Task directions:
Within the entries below, the lines from the one with "Input-level comparison between" through the one with "# synth_recipe.tcl (not" are to be set down exactly, both ends kept.

Dataset entries:
○ ○ ○ ○ ○

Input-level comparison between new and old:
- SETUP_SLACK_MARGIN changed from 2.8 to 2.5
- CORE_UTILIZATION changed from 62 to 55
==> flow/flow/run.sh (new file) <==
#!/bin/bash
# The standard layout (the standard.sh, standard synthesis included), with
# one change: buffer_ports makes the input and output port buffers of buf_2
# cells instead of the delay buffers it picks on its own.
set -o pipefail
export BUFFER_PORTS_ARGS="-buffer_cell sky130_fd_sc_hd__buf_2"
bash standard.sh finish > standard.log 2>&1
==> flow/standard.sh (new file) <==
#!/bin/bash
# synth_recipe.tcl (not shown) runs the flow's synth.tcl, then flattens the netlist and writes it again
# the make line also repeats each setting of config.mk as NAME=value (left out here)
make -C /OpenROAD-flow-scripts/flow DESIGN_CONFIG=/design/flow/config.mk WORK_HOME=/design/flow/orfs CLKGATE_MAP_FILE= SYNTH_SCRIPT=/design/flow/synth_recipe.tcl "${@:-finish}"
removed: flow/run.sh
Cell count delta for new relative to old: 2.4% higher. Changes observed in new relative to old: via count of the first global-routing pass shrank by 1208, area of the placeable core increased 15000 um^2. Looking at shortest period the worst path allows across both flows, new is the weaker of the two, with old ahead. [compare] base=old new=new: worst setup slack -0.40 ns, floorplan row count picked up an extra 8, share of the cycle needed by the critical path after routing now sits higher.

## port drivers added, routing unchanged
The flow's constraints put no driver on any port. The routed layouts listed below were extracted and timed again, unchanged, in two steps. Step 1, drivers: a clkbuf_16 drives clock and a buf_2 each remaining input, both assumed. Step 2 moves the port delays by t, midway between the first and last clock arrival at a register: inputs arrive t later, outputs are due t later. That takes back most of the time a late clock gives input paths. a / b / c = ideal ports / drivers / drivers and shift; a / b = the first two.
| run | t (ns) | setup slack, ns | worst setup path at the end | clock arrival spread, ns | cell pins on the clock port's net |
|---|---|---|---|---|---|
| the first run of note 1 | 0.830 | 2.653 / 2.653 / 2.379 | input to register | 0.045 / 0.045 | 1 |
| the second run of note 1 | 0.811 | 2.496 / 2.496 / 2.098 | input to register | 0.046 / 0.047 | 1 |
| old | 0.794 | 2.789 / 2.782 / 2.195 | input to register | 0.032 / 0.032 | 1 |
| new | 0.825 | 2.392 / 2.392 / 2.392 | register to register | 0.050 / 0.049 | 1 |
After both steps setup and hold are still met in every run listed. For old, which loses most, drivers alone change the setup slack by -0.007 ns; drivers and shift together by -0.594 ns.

○ ○ ○ ○ ○

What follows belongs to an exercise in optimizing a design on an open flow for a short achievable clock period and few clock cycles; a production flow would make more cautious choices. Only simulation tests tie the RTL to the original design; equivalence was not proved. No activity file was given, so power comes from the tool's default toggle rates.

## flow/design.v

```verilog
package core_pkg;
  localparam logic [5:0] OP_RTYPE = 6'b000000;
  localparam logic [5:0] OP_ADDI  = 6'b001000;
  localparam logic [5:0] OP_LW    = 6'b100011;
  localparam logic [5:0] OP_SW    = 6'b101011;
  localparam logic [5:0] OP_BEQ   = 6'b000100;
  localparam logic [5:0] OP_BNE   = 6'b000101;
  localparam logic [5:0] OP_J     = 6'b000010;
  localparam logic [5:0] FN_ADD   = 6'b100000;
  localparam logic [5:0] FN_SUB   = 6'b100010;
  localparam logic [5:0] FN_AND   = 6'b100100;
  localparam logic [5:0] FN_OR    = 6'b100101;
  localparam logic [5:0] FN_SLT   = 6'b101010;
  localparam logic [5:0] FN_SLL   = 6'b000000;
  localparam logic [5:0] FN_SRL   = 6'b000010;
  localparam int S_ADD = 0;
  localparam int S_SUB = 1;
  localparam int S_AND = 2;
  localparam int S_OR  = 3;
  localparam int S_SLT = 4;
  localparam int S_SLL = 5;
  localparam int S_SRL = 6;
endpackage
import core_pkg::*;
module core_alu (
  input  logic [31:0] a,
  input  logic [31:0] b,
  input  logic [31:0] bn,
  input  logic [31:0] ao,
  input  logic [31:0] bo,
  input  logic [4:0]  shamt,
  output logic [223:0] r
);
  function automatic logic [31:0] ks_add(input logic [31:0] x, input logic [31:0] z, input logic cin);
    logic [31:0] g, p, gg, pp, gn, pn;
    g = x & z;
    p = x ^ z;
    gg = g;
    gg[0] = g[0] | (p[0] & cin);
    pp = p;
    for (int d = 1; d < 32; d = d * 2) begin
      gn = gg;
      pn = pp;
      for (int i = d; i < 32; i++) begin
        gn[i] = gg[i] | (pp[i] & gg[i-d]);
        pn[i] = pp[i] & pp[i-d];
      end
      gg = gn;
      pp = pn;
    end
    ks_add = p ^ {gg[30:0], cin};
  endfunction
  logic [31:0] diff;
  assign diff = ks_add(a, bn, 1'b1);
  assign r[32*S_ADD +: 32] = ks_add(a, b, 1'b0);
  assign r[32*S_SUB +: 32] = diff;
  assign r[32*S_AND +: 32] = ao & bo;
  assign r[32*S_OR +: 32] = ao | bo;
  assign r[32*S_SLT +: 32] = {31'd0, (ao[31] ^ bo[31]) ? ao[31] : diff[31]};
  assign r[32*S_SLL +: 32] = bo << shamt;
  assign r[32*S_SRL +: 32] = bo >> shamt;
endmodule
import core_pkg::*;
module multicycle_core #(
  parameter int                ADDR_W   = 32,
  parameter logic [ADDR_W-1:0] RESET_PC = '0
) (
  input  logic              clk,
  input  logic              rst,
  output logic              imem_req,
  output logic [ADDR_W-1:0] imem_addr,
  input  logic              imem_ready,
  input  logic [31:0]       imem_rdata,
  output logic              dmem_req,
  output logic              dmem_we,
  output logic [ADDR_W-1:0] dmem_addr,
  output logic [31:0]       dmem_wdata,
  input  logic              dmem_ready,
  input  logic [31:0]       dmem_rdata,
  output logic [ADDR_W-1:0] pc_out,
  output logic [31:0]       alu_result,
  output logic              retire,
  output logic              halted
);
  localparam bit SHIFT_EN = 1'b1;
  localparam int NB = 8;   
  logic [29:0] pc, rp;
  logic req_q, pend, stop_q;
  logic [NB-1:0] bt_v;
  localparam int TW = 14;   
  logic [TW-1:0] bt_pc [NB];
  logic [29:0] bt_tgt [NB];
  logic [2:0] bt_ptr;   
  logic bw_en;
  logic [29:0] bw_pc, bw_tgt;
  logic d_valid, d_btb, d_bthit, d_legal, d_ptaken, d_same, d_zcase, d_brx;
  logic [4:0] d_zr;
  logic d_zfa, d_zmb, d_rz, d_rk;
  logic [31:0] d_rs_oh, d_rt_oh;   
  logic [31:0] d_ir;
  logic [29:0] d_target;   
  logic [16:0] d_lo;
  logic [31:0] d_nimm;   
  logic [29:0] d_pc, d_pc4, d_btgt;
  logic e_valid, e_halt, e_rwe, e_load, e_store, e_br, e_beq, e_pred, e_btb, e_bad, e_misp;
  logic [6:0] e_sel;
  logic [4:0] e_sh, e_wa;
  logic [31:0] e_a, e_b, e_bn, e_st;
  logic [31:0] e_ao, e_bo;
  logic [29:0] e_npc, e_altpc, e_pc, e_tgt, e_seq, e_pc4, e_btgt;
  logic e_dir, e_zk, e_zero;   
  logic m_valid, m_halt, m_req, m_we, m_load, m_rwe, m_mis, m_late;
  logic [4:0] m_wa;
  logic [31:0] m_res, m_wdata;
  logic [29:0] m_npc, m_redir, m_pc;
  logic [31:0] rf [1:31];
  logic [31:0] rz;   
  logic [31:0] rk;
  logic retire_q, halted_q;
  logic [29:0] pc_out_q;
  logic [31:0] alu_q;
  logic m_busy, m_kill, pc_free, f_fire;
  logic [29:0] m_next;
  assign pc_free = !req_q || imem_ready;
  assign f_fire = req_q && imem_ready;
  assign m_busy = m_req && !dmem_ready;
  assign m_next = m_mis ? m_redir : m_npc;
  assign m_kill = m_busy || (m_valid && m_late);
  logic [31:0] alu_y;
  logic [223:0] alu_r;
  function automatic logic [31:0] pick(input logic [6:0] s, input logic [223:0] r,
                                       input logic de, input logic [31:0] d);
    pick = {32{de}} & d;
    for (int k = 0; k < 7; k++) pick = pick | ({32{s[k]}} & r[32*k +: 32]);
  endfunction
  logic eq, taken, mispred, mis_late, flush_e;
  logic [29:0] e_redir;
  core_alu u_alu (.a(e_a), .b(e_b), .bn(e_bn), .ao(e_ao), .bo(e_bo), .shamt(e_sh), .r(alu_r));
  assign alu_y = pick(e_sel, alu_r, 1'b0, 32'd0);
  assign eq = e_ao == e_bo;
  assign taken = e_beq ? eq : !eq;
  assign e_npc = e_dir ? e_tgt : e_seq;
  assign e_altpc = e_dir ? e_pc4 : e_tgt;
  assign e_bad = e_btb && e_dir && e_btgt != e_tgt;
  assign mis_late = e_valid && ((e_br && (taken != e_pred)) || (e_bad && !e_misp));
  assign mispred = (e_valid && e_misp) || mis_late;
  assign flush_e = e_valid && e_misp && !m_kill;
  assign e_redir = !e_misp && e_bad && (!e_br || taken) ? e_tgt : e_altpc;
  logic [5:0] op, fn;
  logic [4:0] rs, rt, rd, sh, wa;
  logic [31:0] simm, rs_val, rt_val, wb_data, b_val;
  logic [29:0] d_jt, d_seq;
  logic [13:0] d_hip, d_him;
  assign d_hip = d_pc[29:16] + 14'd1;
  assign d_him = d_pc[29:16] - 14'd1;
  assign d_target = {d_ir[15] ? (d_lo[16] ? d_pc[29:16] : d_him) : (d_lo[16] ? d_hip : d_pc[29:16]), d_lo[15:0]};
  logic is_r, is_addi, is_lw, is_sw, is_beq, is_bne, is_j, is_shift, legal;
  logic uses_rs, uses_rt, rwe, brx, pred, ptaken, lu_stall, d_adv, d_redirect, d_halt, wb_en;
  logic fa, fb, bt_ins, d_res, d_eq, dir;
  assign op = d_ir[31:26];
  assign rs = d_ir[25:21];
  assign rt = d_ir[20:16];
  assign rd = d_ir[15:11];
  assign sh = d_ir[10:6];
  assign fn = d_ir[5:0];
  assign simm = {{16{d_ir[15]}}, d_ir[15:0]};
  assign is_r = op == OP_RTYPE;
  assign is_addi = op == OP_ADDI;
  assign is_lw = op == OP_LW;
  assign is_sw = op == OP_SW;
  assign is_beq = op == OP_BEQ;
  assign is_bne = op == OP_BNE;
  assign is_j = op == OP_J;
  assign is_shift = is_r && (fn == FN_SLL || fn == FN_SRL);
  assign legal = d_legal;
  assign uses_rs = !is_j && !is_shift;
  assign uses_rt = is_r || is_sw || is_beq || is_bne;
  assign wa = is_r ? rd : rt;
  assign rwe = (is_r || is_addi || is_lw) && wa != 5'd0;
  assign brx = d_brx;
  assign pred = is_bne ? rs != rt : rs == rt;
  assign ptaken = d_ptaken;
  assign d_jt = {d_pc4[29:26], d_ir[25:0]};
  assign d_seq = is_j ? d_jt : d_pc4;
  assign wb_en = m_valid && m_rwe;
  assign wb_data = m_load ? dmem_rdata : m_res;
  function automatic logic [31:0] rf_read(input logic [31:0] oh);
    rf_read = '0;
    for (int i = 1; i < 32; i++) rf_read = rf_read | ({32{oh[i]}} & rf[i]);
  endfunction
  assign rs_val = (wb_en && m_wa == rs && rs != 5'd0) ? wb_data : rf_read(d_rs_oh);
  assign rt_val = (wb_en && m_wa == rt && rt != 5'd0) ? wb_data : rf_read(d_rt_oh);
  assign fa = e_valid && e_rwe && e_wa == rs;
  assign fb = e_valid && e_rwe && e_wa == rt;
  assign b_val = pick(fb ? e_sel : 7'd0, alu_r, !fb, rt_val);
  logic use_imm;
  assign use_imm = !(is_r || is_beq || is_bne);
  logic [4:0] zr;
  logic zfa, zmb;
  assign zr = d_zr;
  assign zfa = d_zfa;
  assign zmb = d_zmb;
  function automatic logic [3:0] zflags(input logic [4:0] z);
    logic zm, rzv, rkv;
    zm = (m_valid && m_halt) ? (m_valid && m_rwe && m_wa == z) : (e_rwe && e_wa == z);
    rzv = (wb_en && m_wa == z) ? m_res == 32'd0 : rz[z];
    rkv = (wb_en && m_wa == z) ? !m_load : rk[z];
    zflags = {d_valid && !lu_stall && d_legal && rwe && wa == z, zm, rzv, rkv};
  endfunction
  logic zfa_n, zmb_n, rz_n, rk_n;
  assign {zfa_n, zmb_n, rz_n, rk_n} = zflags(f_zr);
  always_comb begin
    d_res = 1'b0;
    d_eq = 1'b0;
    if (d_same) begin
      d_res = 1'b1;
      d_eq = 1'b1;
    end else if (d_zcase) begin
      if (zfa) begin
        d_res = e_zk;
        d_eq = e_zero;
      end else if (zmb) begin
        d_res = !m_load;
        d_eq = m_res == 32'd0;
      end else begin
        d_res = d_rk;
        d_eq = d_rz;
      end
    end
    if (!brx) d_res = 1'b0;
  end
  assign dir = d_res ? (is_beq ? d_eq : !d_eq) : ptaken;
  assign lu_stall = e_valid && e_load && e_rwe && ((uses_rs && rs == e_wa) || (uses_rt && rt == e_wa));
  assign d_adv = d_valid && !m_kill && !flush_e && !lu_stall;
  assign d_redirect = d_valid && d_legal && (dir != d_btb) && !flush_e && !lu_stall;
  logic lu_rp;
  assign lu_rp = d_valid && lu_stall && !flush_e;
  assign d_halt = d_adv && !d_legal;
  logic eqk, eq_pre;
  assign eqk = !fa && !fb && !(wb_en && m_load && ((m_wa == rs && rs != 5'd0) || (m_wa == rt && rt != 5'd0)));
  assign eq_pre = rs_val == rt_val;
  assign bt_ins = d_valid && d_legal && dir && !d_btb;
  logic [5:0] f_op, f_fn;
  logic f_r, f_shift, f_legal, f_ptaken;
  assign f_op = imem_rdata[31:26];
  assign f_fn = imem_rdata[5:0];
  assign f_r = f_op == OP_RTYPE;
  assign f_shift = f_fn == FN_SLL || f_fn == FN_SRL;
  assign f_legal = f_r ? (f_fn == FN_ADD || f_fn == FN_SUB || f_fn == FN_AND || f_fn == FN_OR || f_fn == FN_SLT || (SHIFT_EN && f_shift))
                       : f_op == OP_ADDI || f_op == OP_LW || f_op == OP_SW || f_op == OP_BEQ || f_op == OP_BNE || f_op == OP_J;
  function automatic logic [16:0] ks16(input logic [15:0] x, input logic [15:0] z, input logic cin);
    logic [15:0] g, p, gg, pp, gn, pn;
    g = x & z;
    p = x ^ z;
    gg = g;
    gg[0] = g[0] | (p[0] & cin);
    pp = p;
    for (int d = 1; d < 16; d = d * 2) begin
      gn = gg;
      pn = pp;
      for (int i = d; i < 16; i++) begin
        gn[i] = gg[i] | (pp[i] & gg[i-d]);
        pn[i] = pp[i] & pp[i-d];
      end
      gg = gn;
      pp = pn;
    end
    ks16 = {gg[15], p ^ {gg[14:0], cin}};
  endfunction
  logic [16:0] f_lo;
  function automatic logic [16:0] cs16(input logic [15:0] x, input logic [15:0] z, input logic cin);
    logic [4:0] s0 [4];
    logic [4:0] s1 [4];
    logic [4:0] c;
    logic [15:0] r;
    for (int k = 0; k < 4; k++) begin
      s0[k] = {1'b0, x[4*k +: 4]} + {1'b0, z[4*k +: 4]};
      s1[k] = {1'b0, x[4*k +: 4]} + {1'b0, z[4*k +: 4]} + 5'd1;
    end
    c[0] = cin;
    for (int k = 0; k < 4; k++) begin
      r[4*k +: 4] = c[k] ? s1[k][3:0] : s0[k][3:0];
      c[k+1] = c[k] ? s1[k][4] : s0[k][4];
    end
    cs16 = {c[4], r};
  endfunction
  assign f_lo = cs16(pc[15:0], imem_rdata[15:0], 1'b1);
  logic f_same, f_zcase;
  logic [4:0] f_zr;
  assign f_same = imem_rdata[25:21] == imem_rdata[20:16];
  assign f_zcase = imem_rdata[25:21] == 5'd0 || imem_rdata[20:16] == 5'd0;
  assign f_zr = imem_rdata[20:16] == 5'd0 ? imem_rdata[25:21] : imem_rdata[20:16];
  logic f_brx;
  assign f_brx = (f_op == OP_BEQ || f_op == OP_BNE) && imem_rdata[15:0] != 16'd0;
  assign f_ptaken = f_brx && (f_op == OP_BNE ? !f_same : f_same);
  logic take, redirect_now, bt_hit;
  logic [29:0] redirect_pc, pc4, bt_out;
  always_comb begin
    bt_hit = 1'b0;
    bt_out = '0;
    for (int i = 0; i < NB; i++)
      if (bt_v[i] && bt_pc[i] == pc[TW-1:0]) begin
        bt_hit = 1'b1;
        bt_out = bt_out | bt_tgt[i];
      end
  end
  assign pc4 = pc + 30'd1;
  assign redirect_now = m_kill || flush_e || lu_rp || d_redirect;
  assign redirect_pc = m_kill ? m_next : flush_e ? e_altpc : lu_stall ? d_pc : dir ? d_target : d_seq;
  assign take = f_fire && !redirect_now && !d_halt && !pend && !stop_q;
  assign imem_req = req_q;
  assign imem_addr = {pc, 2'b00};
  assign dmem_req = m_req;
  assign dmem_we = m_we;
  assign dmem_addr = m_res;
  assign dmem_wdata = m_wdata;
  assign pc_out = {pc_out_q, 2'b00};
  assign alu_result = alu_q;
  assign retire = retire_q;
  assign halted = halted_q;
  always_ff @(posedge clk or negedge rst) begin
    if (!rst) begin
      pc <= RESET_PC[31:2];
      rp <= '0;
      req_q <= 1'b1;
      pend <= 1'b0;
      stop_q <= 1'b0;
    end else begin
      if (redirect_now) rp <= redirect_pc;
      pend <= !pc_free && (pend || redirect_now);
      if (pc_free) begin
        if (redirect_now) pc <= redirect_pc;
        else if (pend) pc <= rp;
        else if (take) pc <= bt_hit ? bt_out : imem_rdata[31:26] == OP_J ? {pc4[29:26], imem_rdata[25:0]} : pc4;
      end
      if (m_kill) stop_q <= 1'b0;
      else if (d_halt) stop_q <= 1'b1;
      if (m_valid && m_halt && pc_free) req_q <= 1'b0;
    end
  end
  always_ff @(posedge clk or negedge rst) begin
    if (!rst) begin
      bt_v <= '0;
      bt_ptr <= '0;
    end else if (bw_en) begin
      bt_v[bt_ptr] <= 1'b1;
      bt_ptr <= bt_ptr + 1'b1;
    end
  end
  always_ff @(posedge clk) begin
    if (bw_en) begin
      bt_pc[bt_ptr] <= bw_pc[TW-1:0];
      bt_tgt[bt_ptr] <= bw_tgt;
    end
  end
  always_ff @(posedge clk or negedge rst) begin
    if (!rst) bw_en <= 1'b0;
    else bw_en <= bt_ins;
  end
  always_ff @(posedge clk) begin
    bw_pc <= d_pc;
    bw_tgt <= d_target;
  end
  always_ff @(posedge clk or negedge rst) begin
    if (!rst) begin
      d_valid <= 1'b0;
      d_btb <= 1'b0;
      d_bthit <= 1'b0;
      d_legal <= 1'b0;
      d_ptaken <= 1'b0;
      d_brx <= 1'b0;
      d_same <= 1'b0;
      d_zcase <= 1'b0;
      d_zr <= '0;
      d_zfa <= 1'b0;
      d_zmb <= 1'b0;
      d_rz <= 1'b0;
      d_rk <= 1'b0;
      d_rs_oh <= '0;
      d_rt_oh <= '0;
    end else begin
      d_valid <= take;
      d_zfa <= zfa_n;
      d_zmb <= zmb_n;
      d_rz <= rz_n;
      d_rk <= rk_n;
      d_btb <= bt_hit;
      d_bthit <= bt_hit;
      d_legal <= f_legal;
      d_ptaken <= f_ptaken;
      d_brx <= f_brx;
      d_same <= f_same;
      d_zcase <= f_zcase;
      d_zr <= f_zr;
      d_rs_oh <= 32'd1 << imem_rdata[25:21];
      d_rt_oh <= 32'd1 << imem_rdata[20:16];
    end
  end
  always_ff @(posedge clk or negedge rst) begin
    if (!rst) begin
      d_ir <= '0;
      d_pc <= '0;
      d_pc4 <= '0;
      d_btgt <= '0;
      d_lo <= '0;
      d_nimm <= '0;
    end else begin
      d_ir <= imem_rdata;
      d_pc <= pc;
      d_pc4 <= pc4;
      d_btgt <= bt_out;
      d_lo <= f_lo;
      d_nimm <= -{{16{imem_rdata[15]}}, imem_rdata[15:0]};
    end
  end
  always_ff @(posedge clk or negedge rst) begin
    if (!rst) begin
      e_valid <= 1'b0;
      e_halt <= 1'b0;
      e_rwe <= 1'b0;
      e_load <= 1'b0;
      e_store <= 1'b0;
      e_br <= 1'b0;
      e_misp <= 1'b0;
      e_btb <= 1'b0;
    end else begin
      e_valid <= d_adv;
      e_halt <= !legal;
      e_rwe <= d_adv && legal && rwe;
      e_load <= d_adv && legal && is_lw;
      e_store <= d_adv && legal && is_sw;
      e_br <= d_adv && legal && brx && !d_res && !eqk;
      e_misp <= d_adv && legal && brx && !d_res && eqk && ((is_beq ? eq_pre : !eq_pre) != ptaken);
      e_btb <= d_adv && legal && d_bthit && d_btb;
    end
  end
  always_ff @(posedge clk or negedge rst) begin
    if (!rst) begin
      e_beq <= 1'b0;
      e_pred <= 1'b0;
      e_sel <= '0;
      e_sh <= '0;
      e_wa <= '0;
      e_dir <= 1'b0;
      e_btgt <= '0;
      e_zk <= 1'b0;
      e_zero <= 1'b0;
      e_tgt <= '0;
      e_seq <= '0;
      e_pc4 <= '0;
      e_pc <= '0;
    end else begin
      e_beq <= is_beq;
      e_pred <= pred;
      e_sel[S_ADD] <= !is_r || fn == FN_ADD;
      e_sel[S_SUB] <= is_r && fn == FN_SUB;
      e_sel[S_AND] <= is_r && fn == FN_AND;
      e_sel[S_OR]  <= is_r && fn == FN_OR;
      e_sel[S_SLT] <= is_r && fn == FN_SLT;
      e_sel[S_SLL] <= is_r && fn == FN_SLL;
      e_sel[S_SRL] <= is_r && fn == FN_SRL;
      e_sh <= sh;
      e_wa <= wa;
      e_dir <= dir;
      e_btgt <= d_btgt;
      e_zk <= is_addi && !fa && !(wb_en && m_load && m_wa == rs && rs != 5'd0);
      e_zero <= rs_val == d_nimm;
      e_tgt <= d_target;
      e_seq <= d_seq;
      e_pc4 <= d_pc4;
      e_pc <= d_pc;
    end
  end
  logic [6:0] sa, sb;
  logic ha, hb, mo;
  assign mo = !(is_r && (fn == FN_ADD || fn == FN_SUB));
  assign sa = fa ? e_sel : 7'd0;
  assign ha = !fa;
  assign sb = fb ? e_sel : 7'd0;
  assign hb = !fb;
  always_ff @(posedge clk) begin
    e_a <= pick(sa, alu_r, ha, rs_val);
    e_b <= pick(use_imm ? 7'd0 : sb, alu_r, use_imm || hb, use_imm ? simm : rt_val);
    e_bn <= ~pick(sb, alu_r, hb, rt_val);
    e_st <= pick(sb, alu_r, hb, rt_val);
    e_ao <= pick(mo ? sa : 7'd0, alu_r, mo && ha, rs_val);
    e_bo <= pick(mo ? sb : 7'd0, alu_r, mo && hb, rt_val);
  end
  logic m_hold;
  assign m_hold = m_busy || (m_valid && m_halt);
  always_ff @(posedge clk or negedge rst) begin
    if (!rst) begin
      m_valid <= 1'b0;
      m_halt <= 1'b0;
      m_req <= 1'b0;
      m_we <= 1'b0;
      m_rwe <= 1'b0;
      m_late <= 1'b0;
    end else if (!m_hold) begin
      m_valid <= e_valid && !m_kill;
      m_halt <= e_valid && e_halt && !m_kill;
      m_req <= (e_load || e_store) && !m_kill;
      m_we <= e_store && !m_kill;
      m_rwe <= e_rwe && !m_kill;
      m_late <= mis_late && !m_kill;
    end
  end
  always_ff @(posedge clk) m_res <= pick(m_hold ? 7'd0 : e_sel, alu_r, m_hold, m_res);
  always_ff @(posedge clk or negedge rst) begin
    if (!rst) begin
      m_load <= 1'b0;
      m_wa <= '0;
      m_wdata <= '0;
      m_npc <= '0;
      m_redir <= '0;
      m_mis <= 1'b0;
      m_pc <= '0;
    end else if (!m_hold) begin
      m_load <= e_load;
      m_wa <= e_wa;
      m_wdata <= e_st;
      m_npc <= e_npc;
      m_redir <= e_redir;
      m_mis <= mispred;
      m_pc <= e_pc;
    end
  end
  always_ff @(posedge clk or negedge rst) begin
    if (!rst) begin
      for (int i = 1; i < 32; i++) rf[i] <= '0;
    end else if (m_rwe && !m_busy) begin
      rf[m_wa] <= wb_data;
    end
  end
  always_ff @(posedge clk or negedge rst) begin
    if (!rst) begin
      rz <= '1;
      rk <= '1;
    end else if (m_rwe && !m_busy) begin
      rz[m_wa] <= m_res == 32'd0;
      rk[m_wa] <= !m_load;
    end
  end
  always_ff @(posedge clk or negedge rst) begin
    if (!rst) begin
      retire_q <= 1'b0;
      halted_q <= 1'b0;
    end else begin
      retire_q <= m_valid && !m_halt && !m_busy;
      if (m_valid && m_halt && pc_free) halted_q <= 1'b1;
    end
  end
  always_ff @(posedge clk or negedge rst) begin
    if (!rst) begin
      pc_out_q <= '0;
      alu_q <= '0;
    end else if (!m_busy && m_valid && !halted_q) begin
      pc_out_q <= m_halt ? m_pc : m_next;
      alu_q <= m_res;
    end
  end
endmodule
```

○ ○ ○ ○ ○

Worked solution:
Input-level comparison between new and old:
- SETUP_SLACK_MARGIN changed from 2.8 to 2.5
- CORE_UTILIZATION changed from 62 to 55
==> flow/flow/run.sh (new file) <==
#!/bin/bash
# The standard layout (the standard.sh, standard synthesis included), with
# one change: buffer_ports makes the input and output port buffers of buf_2
# cells instead of the delay buffers it picks on its own.
set -o pipefail
export BUFFER_PORTS_ARGS="-buffer_cell sky130_fd_sc_hd__buf_2"
bash standard.sh finish > standard.log 2>&1
==> flow/standard.sh (new file) <==
#!/bin/bash
# synth_recipe.tcl (not shown) runs the flow's synth.tcl, then flattens the netlist and writes it again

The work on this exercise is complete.